Why would Britain ever want to leave Euratom?

By Nathan Simpson

Of all the many European collaborations threatened by Brexit, the UK’s membership of the European Atomic Energy Community (Euratom) might seem a strange field for Tory rebels to pick for their first battle. Whilst it appears to exist outside a political sphere, there is little that can escape becoming embroiled in the quagmire of Brexit negotiations. Euratom has become yet another point of political contention.

The community itself, which came into being through legislation amended by EEC in 1958, ‘helps to pool knowledge, infrastructure and funding of nuclear energy’. This explains its official legal summary, which is to ‘ensure the security of atomic energy supply within the framework of a centralised monitoring system.’

So why would Britain want to leave this cohesive community that aims to regulate and further our knowledge of a potentially hazardous topic?

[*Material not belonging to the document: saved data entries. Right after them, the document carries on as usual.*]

**src/rtl/mp_limb_seq_if.sv**
```systemverilog
// Limb-stream bundle for the multi-precision add/sub sequencer: start command,
// operand limb pairs in, result limbs out, plus status.
interface mp_limb_seq_if #(
    parameter int LIMB_W = 64
);
    logic              start_valid;
    logic              start_ready;
    logic              op_sub;
    logic              in_valid;
    logic              in_ready;
    logic [LIMB_W-1:0] in_a;
    logic [LIMB_W-1:0] in_b;
    logic              out_valid;
    logic              out_ready;
    logic [LIMB_W-1:0] out_sum;
    logic              out_last;
    logic              out_cy;
    logic              busy;
    logic              done;

    modport master (
        output start_valid, op_sub, in_valid, in_a, in_b, out_ready,
        input  start_ready, in_ready, out_valid, out_sum, out_last, out_cy, busy, done
    );

    modport slave (
        input  start_valid, op_sub, in_valid, in_a, in_b, out_ready,
        output start_ready, in_ready, out_valid, out_sum, out_last, out_cy, busy, done
    );
endinterface

```
**src/rtl/mp_limb_seq.sv**
```systemverilog
// Multi-precision add/sub sequencer: LS-first limb pairs through one adder, carry kept in a register.
// Latency: input limb handshake in cycle t -> registered result limb valid in cycle t+1.
// Backpressure: single output register; in_ready drops only while the output is held and out_ready is low.
module mp_limb_seq #(
    parameter int LIMB_W = 64,
    parameter int NLIMBS = 8
) (
    input  logic         clk,
    input  logic         rst,
    mp_limb_seq_if.slave bus
);
    localparam int CNT_W = (NLIMBS > 1) ? $clog2(NLIMBS) : 1;
    localparam logic [CNT_W-1:0] LAST_IDX = CNT_W'(NLIMBS - 1);

    typedef enum logic [1:0] {
        IDLE,
        RUN,
        DRAIN
    } state_t;

    state_t            state_q, state_d;
    logic [CNT_W-1:0]  cnt_q;
    logic              carry_q;
    logic              sub_r;
    logic              out_valid_q;
    logic [LIMB_W-1:0] out_sum_q;
    logic              out_last_q;
    logic              out_cy_q;
    logic              done_q;

    logic              start_rdy;
    logic              in_rdy;
    logic              start_hs;
    logic              in_hs;
    logic              out_hs;
    logic              last_beat;
    logic [LIMB_W:0]   add_res;

    assign last_beat = (cnt_q == LAST_IDX);
    assign start_hs  = start_rdy && bus.start_valid;
    assign in_hs     = in_rdy && bus.in_valid;
    assign out_hs    = out_valid_q && bus.out_ready;

    // Subtraction is a + ~b + 1, the +1 coming from the carry seeded at start.
    assign add_res = {1'b0, bus.in_a}
                   + {1'b0, bus.in_b ^ {LIMB_W{sub_r}}}
                   + {{LIMB_W{1'b0}}, carry_q};

    always_comb begin
        state_d   = state_q;
        start_rdy = 1'b0;
        in_rdy    = 1'b0;
        case (state_q)
            IDLE: begin
                start_rdy = 1'b1;
                if (bus.start_valid) state_d = RUN;
            end
            RUN: begin
                in_rdy = !out_valid_q || bus.out_ready;
                if (in_rdy && bus.in_valid && last_beat) state_d = DRAIN;
            end
            DRAIN: begin
                if (out_valid_q && bus.out_ready && out_last_q) state_d = IDLE;
            end
            default: state_d = IDLE;
        endcase
    end

    always_ff @(posedge clk) begin
        if (rst) begin
            state_q     <= IDLE;
            cnt_q       <= '0;
            carry_q     <= 1'b0;
            sub_r       <= 1'b0;
            out_valid_q <= 1'b0;
            out_sum_q   <= '0;
            out_last_q  <= 1'b0;
            out_cy_q    <= 1'b0;
            done_q      <= 1'b0;
        end else begin
            state_q <= state_d;
            done_q  <= 1'b0;
            if (start_hs) begin
                sub_r   <= bus.op_sub;
                carry_q <= bus.op_sub;
                cnt_q   <= '0;
            end
            if (in_hs) begin
                out_sum_q   <= add_res[LIMB_W-1:0];
                carry_q     <= add_res[LIMB_W];
                out_valid_q <= 1'b1;
                if (last_beat) begin
                    out_last_q <= 1'b1;
                    out_cy_q   <= add_res[LIMB_W];
                end else begin
                    cnt_q <= cnt_q + 1'b1;
                end
            end else if (out_hs) begin
                out_valid_q <= 1'b0;
                out_last_q  <= 1'b0;
                out_cy_q    <= 1'b0;
                if (out_last_q) done_q <= 1'b1;
            end
        end
    end

    assign bus.start_ready = start_rdy;
    assign bus.in_ready    = in_rdy;
    assign bus.out_valid   = out_valid_q;
    assign bus.out_sum     = out_sum_q;
    assign bus.out_last    = out_last_q;
    assign bus.out_cy      = out_cy_q;
    assign bus.busy        = (state_q != IDLE);
    assign bus.done        = done_q;
endmodule

```
**src/flat_wrapper.sv**
```systemverilog
// flat-port wrapper written by rule: the top's interface ports become plain ports
module mp_limb_seq_flat 
#(
    parameter int LIMB_W = 64,
    parameter int NLIMBS = 8
)
  (clk, rst, bus_start_valid, bus_op_sub, bus_in_valid, bus_in_a, bus_in_b, bus_out_ready, bus_start_ready, bus_in_ready, bus_out_valid, bus_out_sum, bus_out_last, bus_out_cy, bus_busy, bus_done);
  mp_limb_seq_if #(.LIMB_W(LIMB_W)) bus_i ();
  input  logic clk;
  input  logic rst;
  input wire logic [$bits(bus_i.start_valid)-1:0] bus_start_valid;
  input wire logic [$bits(bus_i.op_sub)-1:0] bus_op_sub;
  input wire logic [$bits(bus_i.in_valid)-1:0] bus_in_valid;
  input wire logic [$bits(bus_i.in_a)-1:0] bus_in_a;
  input wire logic [$bits(bus_i.in_b)-1:0] bus_in_b;
  input wire logic [$bits(bus_i.out_ready)-1:0] bus_out_ready;
  output wire logic [$bits(bus_i.start_ready)-1:0] bus_start_ready;
  output wire logic [$bits(bus_i.in_ready)-1:0] bus_in_ready;
  output wire logic [$bits(bus_i.out_valid)-1:0] bus_out_valid;
  output wire logic [$bits(bus_i.out_sum)-1:0] bus_out_sum;
  output wire logic [$bits(bus_i.out_last)-1:0] bus_out_last;
  output wire logic [$bits(bus_i.out_cy)-1:0] bus_out_cy;
  output wire logic [$bits(bus_i.busy)-1:0] bus_busy;
  output wire logic [$bits(bus_i.done)-1:0] bus_done;
  assign bus_i.start_valid = bus_start_valid;
  assign bus_i.op_sub = bus_op_sub;
  assign bus_i.in_valid = bus_in_valid;
  assign bus_i.in_a = bus_in_a;
  assign bus_i.in_b = bus_in_b;
  assign bus_i.out_ready = bus_out_ready;
  assign bus_start_ready = bus_i.start_ready;
  assign bus_in_ready = bus_i.in_ready;
  assign bus_out_valid = bus_i.out_valid;
  assign bus_out_sum = bus_i.out_sum;
  assign bus_out_last = bus_i.out_last;
  assign bus_out_cy = bus_i.out_cy;
  assign bus_busy = bus_i.busy;
  assign bus_done = bus_i.done;
  mp_limb_seq #(.LIMB_W(LIMB_W), .NLIMBS(NLIMBS)) u_core (.clk(clk), .rst(rst), .bus(bus_i));
endmodule
```
**config.mk**
```make
export PLATFORM = sky130hd
export DESIGN_NAME = mp_limb_seq_flat
export DESIGN_NICKNAME = d
export VERILOG_FILES = /design/src/rtl/mp_limb_seq_if.sv /design/src/rtl/mp_limb_seq.sv /design/src/flat_wrapper.sv
export SDC_FILE = /design/constraint.sdc
export NUM_CORES = 1
export LEC_CHECK = 0
export CORE_MARGIN = 4
export CORE_UTILIZATION = 54
export CTS_BUF_LIST = sky130_fd_sc_hd__clkbuf_8
export CTS_CLUSTER_SIZE = 30
export DETAILED_ROUTE_END_ITERATION = 7
export GPL_ROUTABILITY_DRIVEN = 0
export GPL_TIMING_DRIVEN = 0
export PLACE_DENSITY = 0.9
export SETUP_SLACK_MARGIN = 0.15
export SLEW_MARGIN = 20
export SYNTH_ARGS = -nofsm -noshare
export SYNTH_HDL_FRONTEND = slang
export SYNTH_SLANG_ARGS = --single-unit
```
**constraint.sdc**
```tcl
create_clock -name clk -period 12 [get_ports clk]
set_input_delay 2.4 -clock clk [delete_from_list [all_inputs] [get_ports clk]]
set_output_delay 2.4 -clock clk [all_outputs]
set_load 0.05 [all_outputs]
```
# Word-level counts from Yosys, hierarchy flattened
# Cells that the tools add are included.
# totals
register_bits	75
latchBits	0
ramBits	0
romBits	0
input_bits	134
output_inout_bits	71
elab_cells	54
mem_count	0
# classes
add_sub_neg	3
n_mul	0
div_mod_pow	0
order_cmp	0
n_eq_ne	7
n_shift	0
muxes	18
n_bitwise	2
reduce_logical	15
# ops
op	n
adder 64 x 64 -> 65 bit	1
adder 65 x 1 -> 65 bit	1
bitwise XOR 64 bit	1
2-to-1 mux 1 bit	11
2-to-1 mux 3 bit	3
logical AND 1 bit	6
2-to-1 mux 2 bit	3
one-hot mux 2 bit (3 select lines)	1
nonzero test 2 bit	3
inequality test 2 x 1 -> 1 bit (second input constant)	2
inequality test 2 bit (second input constant)	2
adder 3 x 1 -> 3 bit (second input constant)	1
== test 3 bit (second input constant)	1
AND reduction 3 bit	1
OR reduction 3 bit	1
== test 2 x 1 -> 1 bit (second input constant)	1
== test 2 bit (second input constant)	1
logical NOT 2 bit	1
AND reduction 2 bit	1
logical NOT 1 bit	1
logical OR 1 bit	1
NOT 1 bit	1

# Longest topological paths before layout
# Gate-level depths: netlist of the first run.
# depth
word_depth	6
depth_mapped	15
mapped_depth_nobuf	13

# Least setup slack after synthesis of the first run
# OpenSTA, ideal clock, no wires.
# synth_timing
kind	input -> output
start	input bus_out_ready
end	output bus_in_ready
arrival_time_ns	3.281
required_ns	9.600
path_slack_ns	6.319
path_stages	3
n_path_buf	0
path_cell_list	nand2b_1 > nand2_1 > nor2_1
# synth_via
elab_chain_len	2
# synth_lines
item	line_no	source
start, declared	flat_wrapper.sv:16	input wire logic [$bits(bus_i.out_ready)-1:0] bus_out_ready;
logical OR 1 bit	mp_limb_seq.sv:59	in_rdy = !out_valid_q || bus.out_ready;
2-to-1 mux 1 bit	mp_limb_seq.sv:53	case (state_q)
end, declared	flat_wrapper.sv:18	output wire logic [$bits(bus_i.in_ready)-1:0] bus_in_ready;
# No other way between the ends.

# Worst setup path in the final report of the first run
# Same ends and word-level chain as after synthesis.

==> results.md, run 1 <==
- Status: finished clean
- Worst EP arrival: 4.20 ns
- Fin crit share: 0.550
- Die Ht: 122 µm
- Max Cap Viol: 0
- Synth Register Bits: 75
- Core box area: between 0.01 and 0.015 mm²
- Layout overhead on the synthesized area: 35.1%
- CTS H-Tree Depth: 3
- TritonCTS clock tree: done
- Sw Share: 0.431
- Syn nets: 1121
- Max-slew violation count: 0
- Most Crowded Layer GR: met2
- DRT iter0 DRCs: 627
- Post-synth EDFFs: 0
- Min Tclk post-route: 6.60 ns
- Crit path max fanout: 3
- Synth Warn #: 0
- Die ar.: 0.0148 mm²
- Vias in the first global route: roughly 7400
- Post-CTS sizing: 0
- Largest net degree at the start of global routing: 15
- Total grt overflow: 0
- Buffers on Ports: 204
- Sequential area share after synthesis: 0.216
- Max Clk Rate: 151 MHz
- First-pass GRT wire length: 35.2 mm
- Total power: around 1.0 mW
- DR pass1 iterations: 5
- Leakage Power: 4.05 nW
- WS Path Type: input port to output pin
- Syn Area/Cell: 7.57 µm²
- Fin nets: about 1300
- VDD IR max: between 0.00004 and 0.00005 V
- Synth Flop Type: dfxtp_1
- Num ports: between 200 and 250
- Clock Latency Late Sink: ~0.36 ns
- Vias: 7797
- Setup_tns: 0 ns
- Hold Path Class: flip-flop to flip-flop
- Combinational power share: 0.537
- Final Hold Vio Count: 0
- Hold slack: between 0.4 and 0.5 ns
- Longest Clk Path Bufs: 2
- Antenna Cells: 0
- Worst Tran Pin Value: 1.02 ns
- Critical Path Source Type: input port
- Antenna Nets Post-Route: 0
- Die Wd: between 100 and 150 µm
- Post-DR wirelength/cell: 17.2 µm
- Mapped Area: 0.00696 mm²
- Setup Skew: 0.0129 ns
- Synth Instances: approximately 900
- Residual DRC count: 0
- Flop pwr share: 0.275
- Worst rel slew slack: 0.317
- All-Layer GR Usage: 0.294
- Clock net sink count: 75
- Final Cell Area: 0.00941 mm²
- Power per cell area: 107 mW/mm²
- Dpl cell area: 0.00922 mm²
- Setup Fix Bufs, Post-CTS: 0
- Yosys cell types: between 50 and 60
- Met3 usage: 0.0422
- Endpoints failing setup: 0
- Met2 usage: 0.511
- GR met1 Demand/Resource: 0.369
- Root Driver: clkbuf_8
- Post-CTS Hold Buffers: 0
- Row cnt: 41
- Vias per cell: about 6
- Switching component of the power: 0.435 mW
- Clk pwr share: 0.188
- Crit end category: output pin
- Core Util, Final: 0.745
- CTS clk-pin slew, worst paths: 0.08 ns
- Inserted Clock Buffers: 9
- Antenna violations before repair: 0
- Total internal power: 0.574 mW
- Req. time, crit path: 9.60 ns
- Total Wirelength: 22.5 mm
- Share of cells above drive strength 1: 0.0263
- Starting Density: 0.552
- Synth async-reset ratio: 0
- RSZ-0062 raised after global routing: no
- DP Wirelength: 18.1 mm
cell usage after synthesis, types with 3 or more instances:
library cell	count	share of area
nand2_1	135	0.073
a21oi_1	123	0.088
xor2_1	83	0.10
dfxtp_1	75	0.22
ha_1	65	0.12
a21o_1	64	0.069
nor2_1	53	0.029
clkbuf_1	41	0.022
o21ai_0	33	0.024
xnor2_1	32	0.040
nand3_1	21	0.015
and3_1	14	0.013
a22o_1	12	0.015
inv_1	12	0.0065
nand4_1	12	0.011
nor3_1	12	0.0086
a211oi_1	9	0.0097
a31oi_1	9	0.0081
nand2b_1	8	0.0072
o21a_1	7	0.0075
o21bai_1	7	0.0075
or3_1	7	0.0063
buf_1	6	0.0032
nand3b_1	6	0.0065
nor2b_1	6	0.0054
o211ai_1	6	0.0065
a21boi_0	5	0.0054
and2_1	5	0.0045
o31ai_1	5	0.0054
a221o_1	4	0.0058
a32o_1	3	0.0043
and4_1	3	0.0038
nand4b_1	3	0.0038
metrics by stage:
stage                     setup slack, ns  cells
after floorplan                      6.32    920
after global placement               5.49   1296
after detailed placement             5.43   1296
after CTS                            5.41   1312
after global routing                 5.31   1312
final                                5.40   1312
power groups by stage:
stage	Sequential [mW]	Combinational, mW	Clock [mW]
CTS	0.277	0.534	0.189
global placement	0.283	0.520	0
detailed placement	0.283	0.530	0
floorplan	0.339	0.311	0
global route	0.280	0.585	0.200
finish	0.278	0.542	0.189
layout by cell type, fill, tap and decap left out, types with 3 or more instances in the layout:
master	n
clkdlybuf4s50_1	204
nand2_1	135
a21oi_1	123
xor2_1	83
dfxtp_1	75
ha_1	65
a21o_1	64
nor2_1	53
clkbuf_1	41
o21ai_0	33
xnor2_1	32
nand3_1	21
and3_1	14
inv_1	12
nor3_1	12
nand4_1	12
a22o_1	12
clkbuf_8	10
a211oi_1	9
a31oi_1	9
nand2b_1	8
o21a_1	7
or3_1	7
o21bai_1	7
buf_1	6
nor2b_1	6
o211ai_1	6
nand3b_1	6
and2_1	5
o31ai_1	5
a21boi_0	5
a221o_1	4
nand4b_1	3
a32o_1	3
and4_1	3
sequential cells by signal, indices dropped and copies added, names as in the netlist:
signal / cells
u_core.bus.out_sum: 64
u_core.cnt_q: 3
u_core.bus.out_cy: 1
u_core.bus.done: 1
u_core.state_q: 2
u_core.bus.out_valid: 1
u_core.sub_r: 1
u_core.carry_q: 1
u_core.bus.out_last: 1
per-layer routing:
| metal | wire (µm) | vias to the layer above |
|---|---|---|
| met5 | 0 | - |
| met3 | 1630 | 79 |
| met1 | 9340 | 3611 |
| met4 | 898 | 0 |
| li1 | - | 3726 |
| met2 | 10700 | 381 |
area by class of cell:
type	instances	area, µm²
Multi-Input combinational cell	783	5230
Fill cell	1033	3210
Timing Repair Buffer	204	2040
Sequential cell	75	1500
Tap cell	172	215
Buffer	50	191
Clock buffer	10	138
Clock inverter	6	47.5
Inverter	12	45.0
critical path, stage by stage:
cell,delay (ns)
clkdlybuf4s50_1,0.51
nand2b_1,0.16
nand2_1,0.10
nor2_1,0.18
clkdlybuf4s50_1,0.85
worst paths after layout:
kind | cells past startpoint | start | slack, ns | to
hold / removal | 2 | u_core.bus.out_sum[28] | 0.46 | u_core.bus.out_sum[28]
setup reg to reg | 14 | u_core.sub_r | 6.87 | u_core.bus.out_sum[60]
setup / recovery | 5 | bus_out_ready | 5.40 | bus_in_ready
hold reg to reg | 2 | u_core.bus.out_sum[28] | 0.46 | u_core.bus.out_sum[28]
kinds of logic after synthesis:
kind of cell | synth area share
AOI/OAI and AO/OA | 0.287
and+or+nand+nor | 0.196
xor gates and xnor gates | 0.145
DFF | 0.216
adders and majority gates | 0.123
buffers and inverters | 0.0340
(Power assumes the default switching activity.)
==> inputs of run 2 (changes only) <==
--- a/config.mk
+++ b/config.mk
@@ -6,13 +6,13 @@
 export NUM_CORES = 1
 export LEC_CHECK = 0
 export CORE_MARGIN = 4
-export CORE_UTILIZATION = 54
+export CORE_UTILIZATION = 45
 export CTS_BUF_LIST = sky130_fd_sc_hd__clkbuf_8
 export CTS_CLUSTER_SIZE = 30
 export DETAILED_ROUTE_END_ITERATION = 7
 export GPL_ROUTABILITY_DRIVEN = 0
 export GPL_TIMING_DRIVEN = 0
-export PLACE_DENSITY = 0.9
+export PLACE_DENSITY = 0.8
 export SETUP_SLACK_MARGIN = 0.15
 export SLEW_MARGIN = 20
 export SYNTH_ARGS = -nofsm -noshare
==> constraint.sdc (replaced) <==
create_clock -name clk -period 5.85 [get_ports clk]
set_input_delay 1.17 -clock clk [delete_from_list [all_inputs] [get_ports clk]]
set_output_delay 1.17 -clock clk [all_outputs]
set_load 0.05 [all_outputs]
==> run 2 against run 1 <==
  * Core utilization down 12 points
  * Hold slack got worse by 0.0027 ns
  * Sequential cell count unchanged
  * Register-to-register slack got worse by 6.2 ns
  * Sequential share of layout area shrank 0.078 points
  * Clock power is 130% higher
  * Sequential power is 100% higher
  * First-iteration DRC count grew 10%
  * Cell area grew 0.49%
  * Via count shrank 3.1%
  * Clock skew fell by 0.0012 ns
  * Non-clock buffer count unchanged
  * Largest power group unchanged
==> results.md, run 2 (same netlist as run 1, synthesis figures left out) <==
- Endpoints failing setup: 0 (unchanged)
- DP Wirelength: 17.9 mm (was 18.1 mm)
- Die ar.: 0.0175 mm² (was 0.0148 mm²)
- Post-DR wirelength/cell: 16.9 µm (was 17.2 µm)
- Worst Tran Pin Value: 1.01 ns (was 1.02 ns)
- Largest net degree at the start of global routing: 15 (unchanged)
- Req. time, crit path: 6.08 ns (was 9.60 ns)
- Power per cell area: 223 mW/mm² (was 107 mW/mm²)
- Max Clk Rate: 194 MHz
- TritonCTS clock tree: done (unchanged)
- First-pass GRT wire length: 36.3 mm (was 35.2 mm)
- Residual DRC count: 0 (unchanged)
- Antenna Nets Post-Route: 0 (unchanged)
- Total Wirelength: 22.4 mm (was 22.5 mm)
- Die Wd: 132 µm (was 122 µm)
- Setup Fix Bufs, Post-CTS: 0 (unchanged)
- Longest Clk Path Bufs: 2 (unchanged)
- Inserted Clock Buffers: 9 (unchanged)
- Clock Latency Late Sink: 0.37 ns (was 0.36 ns)
- Layout overhead on the synthesized area: 35.7% (was 35.1%)
- Num ports: 205 (unchanged)
- Most frequent cells in the layout: 204 x clkdlybuf4s50_1, 135 x nand2_1, 123 x a21oi_1, 83 x xor2_1, 75 x dfxtp_1 (unchanged)
- Hold Path Class: flip-flop to flip-flop (unchanged)
- Crit end category: flip-flop (was output pin)
- Total grt overflow: 0 (unchanged)
- CTS H-Tree Depth: 3 (unchanged)
- Buffers on Ports: 204 (unchanged)
- Fin crit share: 0.883
- Most common cell after layout, fill and taps aside: clkdlybuf4s50_1 (unchanged)
- Root Driver: clkbuf_8 (unchanged)
- Die Ht: 132 µm (was 122 µm)
- Final Hold Vio Count: 0 (unchanged)
- Cells along the critical path: clkbuf_1 > buf_1 > xor2_1 > ha_1 > buf_2 > a21oi_1 > o21ai_0 > a221o_1 > o21ai_0 > o21ai_0 > a211oi_1 > o31ai_1 > a21oi_1 > o31ai_1 (was clkdlybuf4s50_1 > nand2b_1 > nand2_1 > nor2_1 > clkdlybuf4s50_1)
- Core box area: 0.0152 mm² (was 0.0126 mm²)
- Vias in the first global route: 7256 (was 7358)
- Share of cells above drive strength 1: 0.0263 (unchanged)
- DR pass1 iterations: 5 (unchanged)
- Vias: 7555 (was 7797)
- Max-slew violation count: 0 (unchanged)
- Leakage Power: 4.05 nW (about the same)
- Worst EP arrival: 5.40 ns (was 4.20 ns)
- Cell mode on critical path: o21ai_0 (was clkdlybuf4s50_1)
- Setup_tns: 0 ns (unchanged)
- Min Tclk post-route: 5.17 ns
- Antenna violations before repair: 0 (unchanged)
- Dpl cell area: 0.00924 mm² (was 0.00922 mm²)
- DRT iter0 DRCs: 692 (was 627)
- Cells on Worst Hold Path: 2 (unchanged)
- All-Layer GR Usage: 0.249 (was 0.294)
- Post-CTS sizing: 0 (unchanged)
- Status: finished clean (unchanged)
- Clock net sink count: 75 (unchanged)
- Post-CTS Hold Buffers: 0 (unchanged)
- Cells on worst reg2reg path: 14 (unchanged)
- Critical Path Source Type: flip-flop (was input port)
- Vias per cell: 5.68 (was 5.94)
- Starting Density: 0.458 (was 0.552)
- CP max stage delay: 0.76 ns (was 0.85 ns)
- VDD IR max: 0.000103 V (was 0.0000494 V)
- Largest register FFs: 64 (unchanged)
- Setup Skew: 0.0117 ns (was 0.0129 ns)
- Fin nets: 1336 (unchanged)
- Worst rel slew slack: 0.324 (was 0.317)
- Final Cell Area: 0.00945 mm² (was 0.00941 mm²)
- CTS clk-pin slew, worst paths: 0.08 ns (about the same)
- RSZ-0062 raised after global routing: no (unchanged)
- Crit path max fanout: 10 (was 3)
- Max Cap Viol: 0 (unchanged)
- WS Path Type: flip-flop to flip-flop (was input port to output pin)
- Row cnt: 45 (was 41)
- Worst path slowest cell: clkbuf_1 (was clkdlybuf4s50_1)
-- run 2: changes by cell type in the layout (fill, tap and decap cells not counted), sizes merged --
cell and delta:
diode +1, bufinv +1, clkinvlp +1, clkinv -2
-- run 2: final timing paths --
kind / start / to / slack [ns]
setup / recovery: u_core.sub_r / u_core.bus.out_cy / 0.68
hold / removal: u_core.bus.out_sum[13] / u_core.bus.out_sum[13] / 0.45
setup reg to reg: u_core.sub_r / u_core.bus.out_cy / 0.68
hold reg to reg: u_core.bus.out_sum[13] / u_core.bus.out_sum[13] / 0.45
-- run 2: area by class of cell --
| cell class | instances | area [µm²] |
|---|---|---|
| antenna | 1 | 2.50 |
| buffer | 50 | 191 |
| clock buffer | 10 | 138 |
| clock inverter | 6 | 71.3 |
| fill | 1384 | 5750 |
| inverter | 12 | 45.0 |
| multi-input combinational | 783 | 5230 |
| sequential | 75 | 1500 |
| tap | 188 | 235 |
| timing repair buffer | 204 | 2040 |
-- run 2: stage by stage --
stage               worst slack, ns  instances   util  power [mW]  hold slack (ns)
global placement              0.541       1312  0.608        1.66            0.438
floorplan                      1.73        920      -        1.33            0.452
global route                  0.433       1328  0.622        2.24            0.468
CTS                           0.732       1328  0.622        2.10            0.454
finish                        0.684       1329  0.622        2.11            0.453
detailed placement            0.514       1312  0.608        1.67            0.444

The Nuclear Industry Association certainly has no interest in ceasing contact with their European counterparts. The industry is concerned that, without continued membership nor an agreement on associated status or transitional arrangements in place, there will be significant disruption to building and operating, alongside the decommissioning of nuclear power stations. Tom Greatrex, the Association’s chief executive, fears that the politics could interfere with scientific progress: “Leaving Euratom means replicating its administrative, practical and technical safeguarding obligations, negotiating nuclear specific trade agreements, and ensuring the UK’s involvement in Euratom R&D programmes.”

Evidently the industry experts are opposed to any legislative disruptions, but they are not the only concerned party. New polling released last Monday shows that only 10% of the UK public agree with the UK government’s decision to leave Euratom. The poll, undertaken by YouGov for the NIA, reveals that 56% of respondents want to remain in Euratom, only 10% believe we should leave the Treaty, and the remaining 34% is not sure.

With such an apparently clear mandate from the people and the industry, why do we find ourselves in such a complex situation regarding Euratom membership?

The Conservative party are perpetuating their ever-burgeoning stereotype as self-serving representatives of the people. Given Theresa May’s weakened mandate, one would be mistaken in thinking she must represent the people and their best interests. She is failing to recognise Euratom’s generation of 18.5% of Britain’s power.

In a week when Brexit Secretary David Davis and Home Secretary Amber Rudd continue to disagree about what the country fundamentally wants from the Brexit agreement, we cannot ignore that a political civil war is on the horizon, regardless of the people’s’ attitudes. If this is the first big debate facing prominent cabinet ministers, and they have yet to decide whether they want to pursue a deal or none at all, the future looks bleak for Brexit negotiations.

If nothing else, this debate represents a terrifying omen for the future. Euratom is a microcosm for the way future Brexit deals will be brokered, with the interests of a few maligning the opinions of the many. Given the lack of precedent Brexit inherently brings about, the Conservatives are carelessly leading Britain into a vacuum of their own self-interest.